▶ _Records shown_
[config.mk]
export PLATFORM = sky130hd
export DESIGN_NAME = piso_tx_ctrl
export DESIGN_NICKNAME = d
export VERILOG_FILES = /design/src/rtl/piso_tx_ctrl.sv
export SDC_FILE = /design/constraint.sdc
export NUM_CORES = 1
export LEC_CHECK = 0
export CAP_MARGIN = 0
export CELL_PAD_IN_SITES_DETAIL_PLACEMENT = 0
export CELL_PAD_IN_SITES_GLOBAL_PLACEMENT = 2
export CORE_MARGIN = 5
export CORE_UTILIZATION = 27
export CTS_CLUSTER_DIAMETER = 80
export DETAILED_ROUTE_END_ITERATION = 8
export PLACE_DENSITY = 0.88
export SYNTH_ARGS = -nofsm -noshare
export SYNTH_HDL_FRONTEND = slang
export SYNTH_SLANG_ARGS = --single-unit
[constraint.sdc]
create_clock -name clk -period 3.11 [get_ports clk]
set_clock_uncertainty 0.2 [all_clocks]
set_input_delay 0.622 -clock clk [delete_from_list [all_inputs] [get_ports clk]]
set_output_delay 0.622 -clock clk [all_outputs]
set_load 0.01 [all_outputs]
[src/rtl/piso_tx_ctrl.sv]
// piso_tx_ctrl
//   Sequencing controller around a WIDTH-bit parallel-in/serial-out shift
//   register. It accepts parallel words over a valid/ready handshake, shifts
//   each word out LSB first at the pace set by ser_ready, and flags the first
//   and last bit of every frame. After each frame it holds off the producer
//   for GAP_CYCLES idle cycles. With GAP_CYCLES == 0, frames run back-to-back
//   with no gap between them.
//
// Ports
//   clk        rising-edge clock
//   reset_n    synchronous, active-low reset
//   in_valid   producer has a word on in_data
//   in_data    parallel word, sampled only on accept
//   in_ready   controller can accept a word this cycle
//   ser_ready  downstream consumes the current bit this cycle
//   ser_out    current serial bit
//   ser_valid  ser_out holds a valid frame bit
//   ser_first  current bit is bit 0 of the frame
//   ser_last   current bit is bit WIDTH-1 of the frame
//   busy       controller is not idle
//   done       one-cycle pulse after the last bit is consumed
//   abort      synchronous frame cancel
module piso_tx_ctrl #(
  parameter int WIDTH      = 4,
  parameter int GAP_CYCLES = 1
) (
  input  logic             clk,
  input  logic             reset_n,
  input  logic             in_valid,
  input  logic [WIDTH-1:0] in_data,
  output logic             in_ready,
  input  logic             ser_ready,
  output logic             ser_out,
  output logic             ser_valid,
  output logic             ser_first,
  output logic             ser_last,
  output logic             busy,
  output logic             done,
  input  logic             abort
);

  localparam int CW = $clog2(WIDTH);
  // A zero-width gap counter is illegal, so the back-to-back build keeps one
  // unused bit.
  localparam int GW = (GAP_CYCLES > 0) ? $clog2(GAP_CYCLES + 1) : 1;
  localparam bit BACK_TO_BACK = (GAP_CYCLES == 0);
  localparam logic [CW-1:0] LAST_IDX = CW'(WIDTH - 1);
  localparam logic [GW-1:0] GAP_LOAD = GW'(GAP_CYCLES);

  typedef enum logic [1:0] {
    IDLE  = 2'd0,
    SHIFT = 2'd1,
    GAP   = 2'd2
  } state_t;

  state_t          state;
  logic [WIDTH-1:0] sreg;
  logic [CW-1:0]    cnt;
  logic [GW-1:0]    gap_cnt;
  logic             done_q;

  logic last_bit;
  logic frame_end;
  logic accept;

  assign last_bit  = (state == SHIFT) && (cnt == LAST_IDX);
  assign frame_end = last_bit && ser_ready;

  // NOTE: in_ready is a pure combinational decode with every term always
  // assigned, so no latch is inferred. It is gated by reset_n and abort
  // because neither condition may accept a word.
  assign in_ready = reset_n && !abort &&
                    ((state == IDLE) || (BACK_TO_BACK && frame_end));
  assign accept   = in_valid && in_ready;

  // NOTE: all state updates use non-blocking assignments. Every register
  // therefore sees the pre-edge values of the others, which matches the
  // hardware.
  always_ff @(posedge clk) begin
    if (!reset_n) begin
      state   <= IDLE;
      sreg    <= '0;
      cnt     <= '0;
      gap_cnt <= '0;
      done_q  <= 1'b0;
    end else if (abort) begin
      // abort outranks ser_ready and in_valid; the frame is dropped silently
      state   <= IDLE;
      sreg    <= '0;
      cnt     <= '0;
      gap_cnt <= '0;
      done_q  <= 1'b0;
    end else begin
      done_q <= 1'b0;
      unique case (state)
        IDLE: begin
          if (accept) begin
            sreg  <= in_data;
            cnt   <= '0;
            state <= SHIFT;
          end
        end
        SHIFT: begin
          if (ser_ready) begin
            if (cnt == LAST_IDX) begin
              done_q <= 1'b1;
              cnt    <= '0;
              if (accept) begin
                // back-to-back: the next word follows with no bubble
                sreg  <= in_data;
                state <= SHIFT;
              end else if (!BACK_TO_BACK) begin
                sreg    <= '0;
                gap_cnt <= GAP_LOAD;
                state   <= GAP;
              end else begin
                sreg  <= '0;
                state <= IDLE;
              end
            end else begin
              sreg <= {1'b0, sreg[WIDTH-1:1]};
              cnt  <= cnt + CW'(1);
            end
          end
        end
        GAP: begin
          if (gap_cnt <= GW'(1)) begin
            gap_cnt <= '0;
            state   <= IDLE;
          end else begin
            gap_cnt <= gap_cnt - GW'(1);
          end
        end
        default: state <= IDLE;
      endcase
    end
  end

  // Outputs decode registered state only; no input reaches them.
  assign ser_valid = (state == SHIFT);
  assign ser_out   = ser_valid && sreg[0];
  assign ser_first = ser_valid && (cnt == '0);
  assign ser_last  = last_bit;
  assign busy      = (state != IDLE);
  assign done      = done_q;

endmodule
==> qor.yml <==
run_status:
  status: "finished, final reports clean"
power_and_ir_drop:
  p_leak_nw: 0.3082
  peakVddDrop_uv: 200.6
  power.density_nw_per_um2: 337.9
yosys:
  async_flop_share_pct: 0
  syn_avg_cell_area_um2: 8.842
  synth-warning-count: 0
  synth-edff-count: 0
  synth_commonest_cells: "dfxtp_1, nand2_1, o21ai_1, and3b_1, nor2b_1"
  synthCells: 60
  synth.yosys.seq_area_share_pct: 33.96
  synth_ff_type: "dfxtp_1"
  yosys.area.top_type: "dfxtp_1"
  syn_area_um2: 530.5
  ys_types: 23
  synth_top_area_share_pct: 33.96
  syn_nets: 71
  ys_ff_latch: 9
  synth_top_cells_by_area: "dfxtp_1, and3b_1, mux2i_1"
  synth.most_common_cell: "dfxtp_1"
critical_path:
  crit_start: "reset_n"
  crit_type: "primary input to output pin"
  slowest_stage: "clkdlybuf4s50_1"
  crit_required_ps: 2290
  path_max_fanout: 5
  critical_path.cell_chain: "clkdlybuf4s50_1, nand2b_1, nor2_1, clkdlybuf4s50_1"
  cp-start-kind: "primary input"
  reg2reg_from: "cnt[0]"
  timing.critical_path.mode_cell: "clkdlybuf4s50_1"
  cpPeakStageDelay_ps: 540
  arrival_ps: 1950
  end_kind: "output pin"
die:
  die_x_um: 54.33
  core_area_um2: 1922
  ioPinCount: 16
  start_util_pct: 27.60
  die_area_um2: 2951
  rows: 16
  die_h_um: 54.33
cells_and_area:
  final_area_um2: 740.7
  n_antenna_cell: 0
  layout.nets: 91
  drive_gt1_share_pct: 7.595
  syn_to_final_growth_pct: 39.62
global_routing:
  grt_pass1_vias: 432
  grt_pass1_wl_mm: 1.932
  overflow: 0
  grt_usage_pct: 9.142
  grt_max_degree: 16
  antenna_found_initial: 0
clock_network:
  clock_path_buffers: 2
  cts_root_buffer: "clkbuf_4"
  hold_buffers: 0
  h-tree-depth: 1
  clk_pin_slew_worst_paths_ps: 70
  cts.sinks: 9
  clk_latency_ps: 260
  postCtsSetupRepairBufs: 0
  postCtsResizedCells: 0
  cts_made_buffers: 3
  cts_tree: "built"
job:
  cap_violations: 0
timing:
  tns_ps: 0
  fin_hold_ws_ps: 263.5
  rsz0062_at_grt: "false"
  tightest_slew_ps: 329.6
  setup_viol: 0
  drv_slew: 0
  hold_viol_final: 0
  post-route-period-util_pct: 89.14
  maxSlewHeadroom_pct: 78.00
  post-route-min-period_ps: 2772
  max_freq_ghz: 0.3607
detailed_routing:
  wire_per_inst_um: 10.89
  vias_per_cell: 4.462
  ant_nets: 0
  first_pass_iters: 3
  remaining_drc_errors: 0
  drt-initial-drc-count: 3
  routed_wl_mm: 1.154
  dr_total_vias: 473
place:
  dpl.hpwl_um: 840.4
  placed_cell_area_um2: 714.4
  numPortBuffers: 15
  gp_congestion: 0.7018
worst_hold_path:
  min-delay-path-class: "flip-flop to flip-flop"
  hp-start: "sreg[0]"
## metrics by stage
stage	setup WS [ps]	util (%)	instances	total power, mW
after global routing	260.8	38.54	106	0.2621
after detailed placement	343.0	37.17	102	0.1608
final	337.9	38.54	106	0.2503
after global placement	347.3	37.17	102	0.1607
after floorplan	1313	-	60	0.1400
after CTS	328.4	38.54	106	0.2551
## placed cells by master, fill, tap and decap left out, types with 2 or more instances in the layout
| cell type | Yosys | layout |
|---|---|---|
| inv_1 | 2 | 2 |
| a21o_1 | 2 | 2 |
| and3_1 | 2 | 2 |
| dfxtp_1 | 9 | 9 |
| nor2b_1 | 4 | 4 |
| and2b_1 | 3 | 3 |
| mux2i_1 | 3 | 3 |
| and3b_1 | 4 | 4 |
| ha_1 | 2 | 2 |
| o21ai_1 | 6 | 6 |
| nand2_1 | 6 | 6 |
| nand2b_1 | 2 | 2 |
| clkdlybuf4s50_1 | 0 | 15 |
| a21oi_1 | 3 | 3 |
| clkbuf_4 | 0 | 3 |
| and2_1 | 3 | 3 |
## layout make-up
cell class / instances / area (um^2)
clock buffer: 4 / 26.28
sequential: 9 / 180.2
tap: 27 / 33.78
multi-input combinational: 48 / 335.3
fill: 206 / 1181
timing repair buffer: 16 / 157.7
inverter: 2 / 7.507
## worst max-delay path: cells and delay by family
family,cells,cell delay [ps]
buf+inv,2,1050
simple gates,2,270
## final timing paths
check,to,slack [ps],cells after the start
worst min register to register,sreg[0],260,2
worst min-delay path,sreg[0],260,2
worst max-delay path,in_ready,340,4
worst max register to register,cnt[1],1690,5
## kinds of logic after synthesis
group / count (synthesis) / share of synthesized area, %
mux: 3 / 5.661
compound gates: 13 / 15.09
flops: 9 / 33.96
buf+inv: 3 / 2.831
simple gates: 30 / 37.73
fa+ha+maj: 2 / 4.716
## power by group
| part | switching [mW] | total, mW | internal, mW |
|---|---|---|---|
| Clock | 0.0428 | 0.0924 | 0.0495 |
| Combinational | 0.0163 | 0.0397 | 0.0234 |
| Sequential | 0.00107 | 0.118 | 0.117 |
## registers in the layout (all words and copies together) (netlist names)
register,cells
cnt,2
done,1
sreg,4
state,2
## metal layers
layer | vias up | track usage, % | routed length (um)
li1 | 246 | - | -
met1 | 212 | 11.89 | 554
met2 | 13 | 12.75 | 504
met3 | 2 | 4.360 | 85
met4 | 0 | 3.734 | 10
met5 | - | 0 | 0
Note: power is estimated with default switching activity, not from simulation.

▶ _What is expected_
Among the lines above, find those with the word "simple". Copy them.

▶ _Answer section_
simple gates,2,270
simple gates: 30 / 37.73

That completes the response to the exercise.